It is unnecessary to multiply authorities upon this subject. I have looked carefully through the cases, and find that the weight of authority is overwhelmingly in favor of this doctrine. Miller v. Ewer (27 *640Maine, 509) and Johnson v. Bush (3 Barb. Ch. R. 207) may perhaps be regarded as opposing authorities; but the latter is not so considered.

It is impossible to doubt that the deed in this case is sufficient prima facie to pass the title. The money sued for is a part of the consideration which was paid for the property embraced in this deed, and the plaintiff, after taking possession of the property, conveyed it to a person who is still in possession, holding adversely to the city. Under these circumstances, it would be unjust to permit the plaintiff to recover without procuring a reconveyance of the property and a surrender of the possession. The proposition that this deed is a mere nullity cannot be maintained. I admit that, for the purpose of passing the title, or creating directly any right or interest as against the city, it is, in fact, inoperative and void. I admit, also, that it may be attacked collaterally, and its invalidity shown in any proceeding in which it is attempted to be used. The objections to it do not, however, appear upon its face, and I am unable to see upon what principle it can be regarded as an absolute nullity. Its invalidity must be shown by the party impeaching it, and evidence aliunde must necessarily be resorted to for that purpose. Prima facie it is a valid and sufficient conveyance, and it is such a cloud upon the title that equity would, upon a proper application, set it aside. It is sufficient to support an adverse possession, and a party holding under it must be deemed to hold adversely, and not in subordination and subjection to the real title. It can hardly be said that such a deed, however ineffectual for the purpose for which it was intended, is an entire nullity. Possession under it may ripen into a perfect title, and it cannot fail to prejudice the interests, if not the rights, of the lawful owner. In such cases, the law requires that the parties shall be placed in statu quo, and the Courts proceed upon the broadest principles of equity and justice. I see no escape from the conclusion, that before the plaintiff can recover, the property must be reconveyed, and the possession surrendered.

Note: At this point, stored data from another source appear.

<file path="src/rtl/manual_trigger_debounce_pkg.sv">
// Shared definitions for panel-key debouncing: FSM state encoding and the
// default qualification time used by all panel-key front ends.
package manual_trigger_debounce_pkg;

  // 10 ms at 50 MHz
  localparam int DEBOUNCE_CYCLES_DEF = 500000;

  typedef enum logic [1:0] {
    IDLE_HIGH = 2'b00,
    WAIT_LOW  = 2'b01,
    IDLE_LOW  = 2'b10,
    WAIT_HIGH = 2'b11
  } deb_state_e;

  function automatic logic is_wait(input deb_state_e st);
    return (st == WAIT_LOW) || (st == WAIT_HIGH);
  endfunction

endpackage

</file>
<file path="src/rtl/manual_trigger_debounce_channel.sv">
// One key: reset-to-1 synchroniser, four-state debounce FSM and stable-time
// counter. The output is its own register so it can never glitch on decode.
module debounce_channel
  import manual_trigger_debounce_pkg::*;
#(
  parameter int DEBOUNCE_CYCLES = DEBOUNCE_CYCLES_DEF,
  parameter int SYNC_STAGES     = 2
) (
  input  logic clk_i,
  input  logic rst_i,
  input  logic en_i,
  input  logic key_i,
  output logic out_o,
  output logic busy_o
);

  localparam int CNT_W = (DEBOUNCE_CYCLES > 1) ? $clog2(DEBOUNCE_CYCLES) : 1;
  localparam logic [CNT_W-1:0] CNT_LAST = CNT_W'(DEBOUNCE_CYCLES - 1);

  logic [SYNC_STAGES-1:0] sync_q;
  deb_state_e             state_q, state_d;
  logic [CNT_W-1:0]       cnt_q, cnt_d;
  logic                   out_q, out_d;
  logic                   s;

  // Synchroniser is never gated by the enable so s is valid on re-enable.
  always_ff @(posedge clk_i) begin
    if (rst_i) sync_q <= '1;
    else       sync_q <= {sync_q[SYNC_STAGES-2:0], key_i};
  end

  assign s = sync_q[SYNC_STAGES-1];

  always_comb begin
    state_d = state_q;
    cnt_d   = cnt_q;
    out_d   = out_q;
    if (!en_i) begin
      state_d = IDLE_HIGH;
      cnt_d   = '0;
      out_d   = 1'b1;
    end else begin
      case (state_q)
        IDLE_HIGH: begin
          if (!s) begin
            state_d = WAIT_LOW;
            cnt_d   = '0;
          end
        end
        WAIT_LOW: begin
          if (s)                    state_d = IDLE_HIGH;
          else if (cnt_q == CNT_LAST) begin
            state_d = IDLE_LOW;
            out_d   = 1'b0;
          end else                  cnt_d = cnt_q + 1'b1;
        end
        IDLE_LOW: begin
          if (s) begin
            state_d = WAIT_HIGH;
            cnt_d   = '0;
          end
        end
        WAIT_HIGH: begin
          if (!s)                   state_d = IDLE_LOW;
          else if (cnt_q == CNT_LAST) begin
            state_d = IDLE_HIGH;
            out_d   = 1'b1;
          end else                  cnt_d = cnt_q + 1'b1;
        end
        default: begin
          state_d = IDLE_HIGH;
          cnt_d   = '0;
          out_d   = 1'b1;
        end
      endcase
    end
  end

  always_ff @(posedge clk_i) begin
    if (rst_i) begin
      state_q <= IDLE_HIGH;
      cnt_q   <= '0;
      out_q   <= 1'b1;
    end else begin
      state_q <= state_d;
      cnt_q   <= cnt_d;
      out_q   <= out_d;
    end
  end

  assign out_o  = out_q;
  assign busy_o = is_wait(state_q);

endmodule

</file>
<file path="src/rtl/manual_trigger_debounce.sv">
// Manual trigger key front end: two independent debounced active-low keys
// plus a registered busy flag covering either channel's qualification window.
module manual_trigger_debounce
  import manual_trigger_debounce_pkg::*;
#(
  parameter int DEBOUNCE_CYCLES = DEBOUNCE_CYCLES_DEF,
  parameter int SYNC_STAGES     = 2
) (
  input  logic Clock,
  input  logic Reset,
  input  logic Key_Ain,
  input  logic Key_Bin,
  input  logic MNTrig_EN,
  output logic Trig_Aout,
  output logic Trig_Bout,
  output logic Trig_Busy
);

  logic busy_a, busy_b;
  logic busy_q, busy_d;

  debounce_channel #(
    .DEBOUNCE_CYCLES (DEBOUNCE_CYCLES),
    .SYNC_STAGES     (SYNC_STAGES)
  ) u_chan_a (
    .clk_i  (Clock),
    .rst_i  (Reset),
    .en_i   (MNTrig_EN),
    .key_i  (Key_Ain),
    .out_o  (Trig_Aout),
    .busy_o (busy_a)
  );

  debounce_channel #(
    .DEBOUNCE_CYCLES (DEBOUNCE_CYCLES),
    .SYNC_STAGES     (SYNC_STAGES)
  ) u_chan_b (
    .clk_i  (Clock),
    .rst_i  (Reset),
    .en_i   (MNTrig_EN),
    .key_i  (Key_Bin),
    .out_o  (Trig_Bout),
    .busy_o (busy_b)
  );

  // Gated by the enable so busy drops on the same edge the FSMs are forced idle.
  assign busy_d = MNTrig_EN & (busy_a | busy_b);

  always_ff @(posedge Clock) begin
    if (Reset) busy_q <= 1'b0;
    else       busy_q <= busy_d;
  end

  assign Trig_Busy = busy_q;

endmodule
</file>
===== src/rtl/adc_pkg.sv =====
// adc_pkg: shared state encoding and sizing helpers for the ADC sample sequencer.
package adc_pkg;
  typedef enum logic [1:0] {IDLE, WAIT, START, CONV} state_e;
  localparam int OSR_MAX_LOG2 = 7;
  function automatic int acc_width(input int adc_width);
    return adc_width + OSR_MAX_LOG2;
  endfunction
endpackage


===== src/rtl/adc_tick_gen.sv =====
// adc_tick_gen: free-running period counter that flags one tick per wrap while enabled.
module adc_tick_gen (
  input  logic        clk,
  input  logic        rst_n,
  input  logic        en,
  input  logic [15:0] period,
  output logic        tick
);
  logic [15:0] cnt_q, cnt_d, pmax;
  always_comb begin
    pmax = (period == 16'd0) ? 16'd1 : period;
    // >= rather than == so a live period decrease cannot strand the counter
    tick = en && (cnt_q >= pmax - 16'd1);
    cnt_d = (!en || tick) ? 16'd0 : cnt_q + 16'd1;
  end
  always_ff @(posedge clk or negedge rst_n)
    if (!rst_n) cnt_q <= '0;
    else cnt_q <= cnt_d;
endmodule


===== src/rtl/adc_sample_seq.sv =====
// adc_sample_seq: paces SAR conversions, averages 2^osr samples and presents results on valid/ready.
module adc_sample_seq
  import adc_pkg::*;
#(
  parameter int ADC_WIDTH = 8,
  parameter int TIMEOUT   = 64
) (
  input  logic                 clk,
  input  logic                 rst_n,
  input  logic                 en,
  input  logic [15:0]          period,
  input  logic [2:0]           osr_log2,
  output logic                 adc_start,
  input  logic                 adc_eoc,
  input  logic                 adc_den,
  input  logic [ADC_WIDTH-1:0] adc_dout,
  output logic                 res_valid,
  input  logic                 res_ready,
  output logic [ADC_WIDTH-1:0] res_data,
  output logic                 timeout,
  output logic                 overrun,
  output logic                 tick_miss,
  input  logic                 clr_flags
);
  localparam int AW = acc_width(ADC_WIDTH);
  localparam int TW = $clog2(TIMEOUT);
  state_e               state_q, state_d;
  logic [AW-1:0]        acc_q, acc_d, sum;
  logic [7:0]           cnt_q, cnt_d;
  logic [2:0]           osr_q, osr_d;
  logic [TW-1:0]        tmr_q, tmr_d;
  logic                 start_q, start_d, valid_q, valid_d, timeout_q, timeout_d;
  logic                 overrun_q, overrun_d, miss_q, miss_d;
  logic [ADC_WIDTH-1:0] data_q, data_d;
  logic                 tick, full, new_res;
  adc_tick_gen u_tick (.clk(clk), .rst_n(rst_n), .en(en), .period(period), .tick(tick));
  always_comb begin
    state_d   = state_q;
    acc_d     = acc_q;
    cnt_d     = cnt_q;
    osr_d     = osr_q;
    tmr_d     = tmr_q;
    timeout_d = 1'b0;
    new_res   = 1'b0;
    start_d   = en && (state_q == START);
    sum       = acc_q + AW'(adc_dout);
    full      = (cnt_q + 8'd1) == (8'd1 << osr_q);
    if (!en) begin
      state_d = IDLE;
      acc_d   = '0;
      cnt_d   = '0;
    end else begin
      unique case (state_q)
        IDLE:  state_d = WAIT;
        WAIT:  state_d = tick ? START : WAIT;
        START: begin
          state_d = CONV;
          tmr_d   = '0;
          osr_d   = (cnt_q == 8'd0) ? osr_log2 : osr_q;
        end
        CONV: begin
          tmr_d = tmr_q + TW'(1);
          if (adc_eoc && adc_den) begin
            state_d = WAIT;
            acc_d   = full ? '0 : sum;
            cnt_d   = full ? 8'd0 : cnt_q + 8'd1;
            new_res = full;
          end else if (tmr_q == TW'(TIMEOUT - 1)) begin
            state_d   = WAIT;
            timeout_d = 1'b1;
          end
        end
        default: state_d = IDLE;
      endcase
    end
    data_d    = new_res ? ADC_WIDTH'(sum >> osr_q) : data_q;
    valid_d   = new_res | (valid_q & ~res_ready);
    overrun_d = (overrun_q & ~clr_flags) | (new_res & valid_q & ~res_ready);
    miss_d    = (miss_q & ~clr_flags) | (tick & (state_q != WAIT));
  end
  always_ff @(posedge clk or negedge rst_n)
    if (!rst_n) begin
      state_q   <= IDLE;
      acc_q     <= '0;
      cnt_q     <= '0;
      osr_q     <= '0;
      tmr_q     <= '0;
      start_q   <= 1'b0;
      valid_q   <= 1'b0;
      data_q    <= '0;
      timeout_q <= 1'b0;
      overrun_q <= 1'b0;
      miss_q    <= 1'b0;
    end else begin
      state_q   <= state_d;
      acc_q     <= acc_d;
      cnt_q     <= cnt_d;
      osr_q     <= osr_d;
      tmr_q     <= tmr_d;
      start_q   <= start_d;
      valid_q   <= valid_d;
      data_q    <= data_d;
      timeout_q <= timeout_d;
      overrun_q <= overrun_d;
      miss_q    <= miss_d;
    end
  assign adc_start = start_q;
  assign res_valid = valid_q;
  assign res_data  = data_q;
  assign timeout   = timeout_q;
  assign overrun   = overrun_q;
  assign tick_miss = miss_q;
endmodule
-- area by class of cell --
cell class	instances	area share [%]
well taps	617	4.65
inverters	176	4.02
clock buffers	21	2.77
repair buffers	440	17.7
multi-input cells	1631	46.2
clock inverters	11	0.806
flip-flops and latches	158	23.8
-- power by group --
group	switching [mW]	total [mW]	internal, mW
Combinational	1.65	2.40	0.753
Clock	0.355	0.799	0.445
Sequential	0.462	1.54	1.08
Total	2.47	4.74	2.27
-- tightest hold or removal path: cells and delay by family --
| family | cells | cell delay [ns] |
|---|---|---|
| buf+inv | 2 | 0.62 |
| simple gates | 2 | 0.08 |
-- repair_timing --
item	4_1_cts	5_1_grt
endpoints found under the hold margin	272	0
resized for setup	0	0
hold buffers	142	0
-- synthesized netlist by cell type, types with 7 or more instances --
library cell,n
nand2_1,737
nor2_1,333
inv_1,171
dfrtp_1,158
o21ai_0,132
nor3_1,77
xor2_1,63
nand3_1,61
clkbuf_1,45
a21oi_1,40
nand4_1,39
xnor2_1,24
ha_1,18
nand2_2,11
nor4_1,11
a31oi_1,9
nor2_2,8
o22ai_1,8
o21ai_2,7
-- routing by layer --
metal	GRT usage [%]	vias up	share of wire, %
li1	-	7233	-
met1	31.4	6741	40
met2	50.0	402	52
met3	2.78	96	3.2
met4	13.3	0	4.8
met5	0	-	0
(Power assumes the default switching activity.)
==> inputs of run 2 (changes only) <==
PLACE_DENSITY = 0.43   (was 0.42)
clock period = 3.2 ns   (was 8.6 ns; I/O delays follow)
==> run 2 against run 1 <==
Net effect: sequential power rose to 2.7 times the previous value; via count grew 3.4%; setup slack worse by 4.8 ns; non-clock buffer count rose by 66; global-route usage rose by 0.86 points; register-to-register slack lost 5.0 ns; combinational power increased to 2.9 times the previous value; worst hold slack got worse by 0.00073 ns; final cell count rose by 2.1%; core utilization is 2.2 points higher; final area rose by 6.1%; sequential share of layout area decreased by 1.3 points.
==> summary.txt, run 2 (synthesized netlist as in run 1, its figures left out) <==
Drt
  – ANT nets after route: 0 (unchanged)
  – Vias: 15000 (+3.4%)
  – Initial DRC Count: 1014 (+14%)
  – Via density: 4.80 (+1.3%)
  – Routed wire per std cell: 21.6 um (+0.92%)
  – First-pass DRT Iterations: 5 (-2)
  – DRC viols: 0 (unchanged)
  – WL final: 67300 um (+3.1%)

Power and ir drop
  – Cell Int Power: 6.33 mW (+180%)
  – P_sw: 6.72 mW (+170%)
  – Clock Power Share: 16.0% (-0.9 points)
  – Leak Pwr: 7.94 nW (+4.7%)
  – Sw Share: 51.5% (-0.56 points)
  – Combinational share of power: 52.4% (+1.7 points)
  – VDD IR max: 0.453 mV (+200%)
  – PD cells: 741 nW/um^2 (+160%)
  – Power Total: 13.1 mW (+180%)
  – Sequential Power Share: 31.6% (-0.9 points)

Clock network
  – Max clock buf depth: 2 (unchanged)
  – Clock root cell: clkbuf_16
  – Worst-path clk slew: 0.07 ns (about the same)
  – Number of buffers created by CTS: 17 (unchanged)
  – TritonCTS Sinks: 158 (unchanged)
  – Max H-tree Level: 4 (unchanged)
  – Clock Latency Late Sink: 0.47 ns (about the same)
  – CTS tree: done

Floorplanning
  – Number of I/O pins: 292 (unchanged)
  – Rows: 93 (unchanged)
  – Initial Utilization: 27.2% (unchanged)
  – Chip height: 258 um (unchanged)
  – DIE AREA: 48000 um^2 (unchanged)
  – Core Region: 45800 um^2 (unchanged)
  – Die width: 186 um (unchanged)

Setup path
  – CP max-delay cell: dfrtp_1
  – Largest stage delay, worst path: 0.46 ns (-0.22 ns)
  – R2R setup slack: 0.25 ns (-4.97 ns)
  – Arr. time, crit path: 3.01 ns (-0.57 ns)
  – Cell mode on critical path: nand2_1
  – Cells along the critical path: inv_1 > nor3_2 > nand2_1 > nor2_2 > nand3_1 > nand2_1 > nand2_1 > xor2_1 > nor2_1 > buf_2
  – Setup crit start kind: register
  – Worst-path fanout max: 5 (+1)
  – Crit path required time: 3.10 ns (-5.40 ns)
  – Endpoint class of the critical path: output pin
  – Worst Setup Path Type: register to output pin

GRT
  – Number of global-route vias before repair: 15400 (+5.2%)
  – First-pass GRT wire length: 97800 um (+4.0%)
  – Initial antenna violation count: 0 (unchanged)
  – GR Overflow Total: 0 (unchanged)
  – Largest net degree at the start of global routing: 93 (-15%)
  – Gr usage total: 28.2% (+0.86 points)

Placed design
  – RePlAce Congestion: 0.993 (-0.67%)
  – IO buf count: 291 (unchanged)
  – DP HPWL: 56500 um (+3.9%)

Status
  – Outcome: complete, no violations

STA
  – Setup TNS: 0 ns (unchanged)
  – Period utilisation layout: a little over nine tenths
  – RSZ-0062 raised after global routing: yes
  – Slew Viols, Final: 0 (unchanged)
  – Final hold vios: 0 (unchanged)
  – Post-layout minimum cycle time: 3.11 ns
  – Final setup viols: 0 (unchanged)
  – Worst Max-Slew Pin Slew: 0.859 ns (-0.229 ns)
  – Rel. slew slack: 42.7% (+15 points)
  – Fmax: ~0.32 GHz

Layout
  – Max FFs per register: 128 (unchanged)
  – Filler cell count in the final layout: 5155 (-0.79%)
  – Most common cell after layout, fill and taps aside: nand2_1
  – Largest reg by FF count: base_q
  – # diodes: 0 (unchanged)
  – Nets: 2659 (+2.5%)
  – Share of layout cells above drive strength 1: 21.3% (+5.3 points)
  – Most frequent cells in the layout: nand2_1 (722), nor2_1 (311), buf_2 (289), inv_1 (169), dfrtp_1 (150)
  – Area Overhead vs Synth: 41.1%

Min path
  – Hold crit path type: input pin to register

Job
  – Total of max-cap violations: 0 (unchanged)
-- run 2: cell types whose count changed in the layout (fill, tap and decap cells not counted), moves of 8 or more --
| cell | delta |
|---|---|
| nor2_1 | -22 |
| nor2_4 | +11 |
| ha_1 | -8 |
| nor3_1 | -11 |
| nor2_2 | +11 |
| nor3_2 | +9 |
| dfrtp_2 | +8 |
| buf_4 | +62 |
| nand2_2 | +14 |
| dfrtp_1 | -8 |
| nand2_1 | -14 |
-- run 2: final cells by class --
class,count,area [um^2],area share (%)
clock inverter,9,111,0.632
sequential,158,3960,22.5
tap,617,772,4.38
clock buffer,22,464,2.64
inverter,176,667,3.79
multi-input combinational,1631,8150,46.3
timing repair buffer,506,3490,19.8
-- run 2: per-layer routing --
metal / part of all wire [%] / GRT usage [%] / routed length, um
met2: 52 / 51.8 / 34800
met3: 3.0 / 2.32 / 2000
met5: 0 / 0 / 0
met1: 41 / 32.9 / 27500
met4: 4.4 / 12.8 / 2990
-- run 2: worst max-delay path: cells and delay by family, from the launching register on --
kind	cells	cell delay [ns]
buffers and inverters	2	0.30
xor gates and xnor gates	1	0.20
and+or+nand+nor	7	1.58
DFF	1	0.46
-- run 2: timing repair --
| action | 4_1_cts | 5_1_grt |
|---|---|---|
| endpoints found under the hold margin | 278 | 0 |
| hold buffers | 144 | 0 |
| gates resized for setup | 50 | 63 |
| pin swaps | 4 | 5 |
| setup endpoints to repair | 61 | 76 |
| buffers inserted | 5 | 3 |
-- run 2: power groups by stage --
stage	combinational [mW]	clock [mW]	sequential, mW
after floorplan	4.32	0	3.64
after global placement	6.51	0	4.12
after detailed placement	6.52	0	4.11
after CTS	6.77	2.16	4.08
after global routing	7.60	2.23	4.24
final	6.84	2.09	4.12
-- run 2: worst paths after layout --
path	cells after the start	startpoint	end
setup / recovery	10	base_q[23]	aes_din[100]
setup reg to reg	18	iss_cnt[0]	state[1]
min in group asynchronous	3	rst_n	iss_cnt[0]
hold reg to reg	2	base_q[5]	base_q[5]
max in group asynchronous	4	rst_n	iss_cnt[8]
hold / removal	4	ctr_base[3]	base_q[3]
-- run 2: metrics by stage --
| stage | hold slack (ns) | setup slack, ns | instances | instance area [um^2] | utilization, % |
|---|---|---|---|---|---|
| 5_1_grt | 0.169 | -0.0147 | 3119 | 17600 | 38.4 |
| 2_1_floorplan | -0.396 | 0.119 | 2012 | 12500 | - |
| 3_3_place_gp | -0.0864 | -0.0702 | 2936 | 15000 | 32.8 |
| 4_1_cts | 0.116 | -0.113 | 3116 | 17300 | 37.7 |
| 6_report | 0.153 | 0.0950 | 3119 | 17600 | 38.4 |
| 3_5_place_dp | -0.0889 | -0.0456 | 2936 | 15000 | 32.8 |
===== config.mk =====
export PLATFORM = sky130hd
export DESIGN_NAME = vga_fetch_ctrl_flat
export DESIGN_NICKNAME = d
export VERILOG_FILES = /design/src/rtl/vga_fetch_ctrl_if.sv /design/src/rtl/vga_fetch_ctrl.sv /design/src/flat_wrapper.sv
export SDC_FILE = /design/constraint.sdc
export NUM_CORES = 1
export LEC_CHECK = 0
export BUFFER_PORTS_ARGS = -buffer_cell sky130_fd_sc_hd__buf_2
export CORE_UTILIZATION = 50
export CTS_BUF_LIST = sky130_fd_sc_hd__clkbuf_4
export DETAILED_ROUTE_END_ITERATION = 10
export PLACE_DENSITY = 0.91
export SLEW_MARGIN = 10
export SYNTH_ARGS = -nofsm -noshare
export SYNTH_HDL_FRONTEND = slang
export SYNTH_SLANG_ARGS = --single-unit
export TNS_END_PERCENT = 30

===== constraint.sdc =====
create_clock -name clk -period 10.9 [get_ports clk]
set_input_delay 0 -clock clk [delete_from_list [all_inputs] [get_ports clk]]
set_output_delay 0 -clock clk [all_outputs]
set_load 0.02 [all_outputs]
### config.mk
export PLATFORM = sky130hd
export DESIGN_NAME = key_sw_capture
export DESIGN_NICKNAME = d
export VERILOG_FILES = /design/src/rtl/key_sw_pkg.sv /design/src/rtl/key_sw_capture_debounce_bit.sv /design/src/rtl/key_sw_capture.sv
export SDC_FILE = /design/constraint.sdc
export NUM_CORES = 1
export LEC_CHECK = 0
export ABC_AREA = 1
export BUFFER_PORTS_ARGS = -buffer_cell sky130_fd_sc_hd__buf_2
export CAP_MARGIN = 20
export CORE_UTILIZATION = 36
export DETAILED_ROUTE_END_ITERATION = 7
export PLACE_DENSITY = 0.55
export SLEW_MARGIN = 20
export SYNTH_ARGS = -nofsm -noshare
export SYNTH_HDL_FRONTEND = slang
export SYNTH_SLANG_ARGS = --single-unit
### constraint.sdc
create_clock -name clk -period 4.2 [get_ports clk]
set_input_delay 0.21 -clock clk [delete_from_list [all_inputs] [get_ports clk]]
set_output_delay 0.21 -clock clk [all_outputs]
set_load 0.01 [all_outputs]
## config.mk

```make
export PLATFORM = sky130hd
export DESIGN_NAME = switch_fifo
export DESIGN_NICKNAME = d
export VERILOG_FILES = /design/src/rtl/switch_pkg.sv /design/src/rtl/fifo_ram.sv /design/src/rtl/switch_fifo.sv
export SDC_FILE = /design/constraint.sdc
export NUM_CORES = 2
export LEC_CHECK = 0
export CAP_MARGIN = 40
export CORE_MARGIN = 1
export CORE_UTILIZATION = 35
export CTS_CLUSTER_SIZE = 20
export DETAILED_ROUTE_END_ITERATION = 6
export PLACE_DENSITY = 0.61
export SLEW_MARGIN = 20
export SYNTH_ARGS = -nofsm -noshare
export SYNTH_HDL_FRONTEND = slang
export SYNTH_HIERARCHICAL = 1
export SYNTH_SLANG_ARGS = --single-unit
```

## constraint.sdc

```tcl
create_clock -name clk -period 5.5 [get_ports clk]
set_input_delay 0.825 -clock clk [delete_from_list [all_inputs] [get_ports clk]]
set_output_delay 0.825 -clock clk [all_outputs]
set_load 0.01 [all_outputs]
```
--- src/rtl/vga_pkg.sv ---
// Shared VGA timing constants (640x480@60 defaults) and counter types, also
// meant for downstream pixel generators that must agree on the raster.
package vga_pkg;

  localparam int unsigned VGA_CLK_DIV   = 4;
  localparam int unsigned VGA_H_VISIBLE = 640;
  localparam int unsigned VGA_H_FP      = 16;
  localparam int unsigned VGA_H_SYNC    = 96;
  localparam int unsigned VGA_H_BP      = 48;
  localparam int unsigned VGA_V_VISIBLE = 480;
  localparam int unsigned VGA_V_FP      = 10;
  localparam int unsigned VGA_V_SYNC    = 2;
  localparam int unsigned VGA_V_BP      = 33;

  localparam int unsigned VGA_H_TOTAL = VGA_H_VISIBLE + VGA_H_FP + VGA_H_SYNC + VGA_H_BP;
  localparam int unsigned VGA_V_TOTAL = VGA_V_VISIBLE + VGA_V_FP + VGA_V_SYNC + VGA_V_BP;

  localparam int CNT_W = 10;
  typedef logic [CNT_W-1:0] cnt_t;

  // True when lo <= v < hi, evaluated in 32-bit unsigned so hi may reach 1024.
  function automatic logic in_span(input cnt_t v, input int unsigned lo, input int unsigned hi);
    int unsigned vi;
    vi = 32'(v);
    return (vi >= lo) && (vi < hi);
  endfunction

endpackage
===== config.mk =====
export PLATFORM = sky130hd
export DESIGN_NAME = maj_net_tt_sequencer
export DESIGN_NICKNAME = d
export VERILOG_FILES = /design/src/rtl/maj_net_tt_sequencer.sv
export SDC_FILE = /design/constraint.sdc
export NUM_CORES = 1
export LEC_CHECK = 0
export ABC_AREA = 1
export CAP_MARGIN = 25
export CORE_ASPECT_RATIO = 0.6
export CORE_MARGIN = 5
export CORE_UTILIZATION = 25
export CTS_BUF_LIST = sky130_fd_sc_hd__clkbuf_2 sky130_fd_sc_hd__clkbuf_4 sky130_fd_sc_hd__clkbuf_8
export DETAILED_ROUTE_END_ITERATION = 10
export PLACE_DENSITY = 0.39
export SLEW_MARGIN = 15
export SYNTH_ARGS = -nofsm -noshare
export SYNTH_HDL_FRONTEND = slang
export SYNTH_SLANG_ARGS = --single-unit
export TNS_END_PERCENT = 100

===== constraint.sdc =====
create_clock -name clk -period 4 [get_ports clk]
set_input_delay 1 -clock clk [delete_from_list [all_inputs] [get_ports clk]]
set_output_delay 1 -clock clk [all_outputs]
set_load 0.05 [all_outputs]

I think, however, that this judgment should not be affirmed. The effect would be to bar the plaintiff’s claim, and leave the title to the property still in the city. This would be as unjust as it would be to allow the plaintiff to recover without a surrender of the property. Upon a retrial of the cause, the plaintiff should be permitted to show that he had procured a reconveyance of the property and a surrender of the possession. This I deem to be the equity and justice of the case, and I therefore concur in the reversal of the judgment. I do so, *641however, upon condition that the plaintiff pay the costs of this appeal, and that the Court below be directed to dismiss the action, unless proof be made at the trial of such reconveyance and surrender.

The plaintiff elected to take judgment in the form indicated by Justice Cope.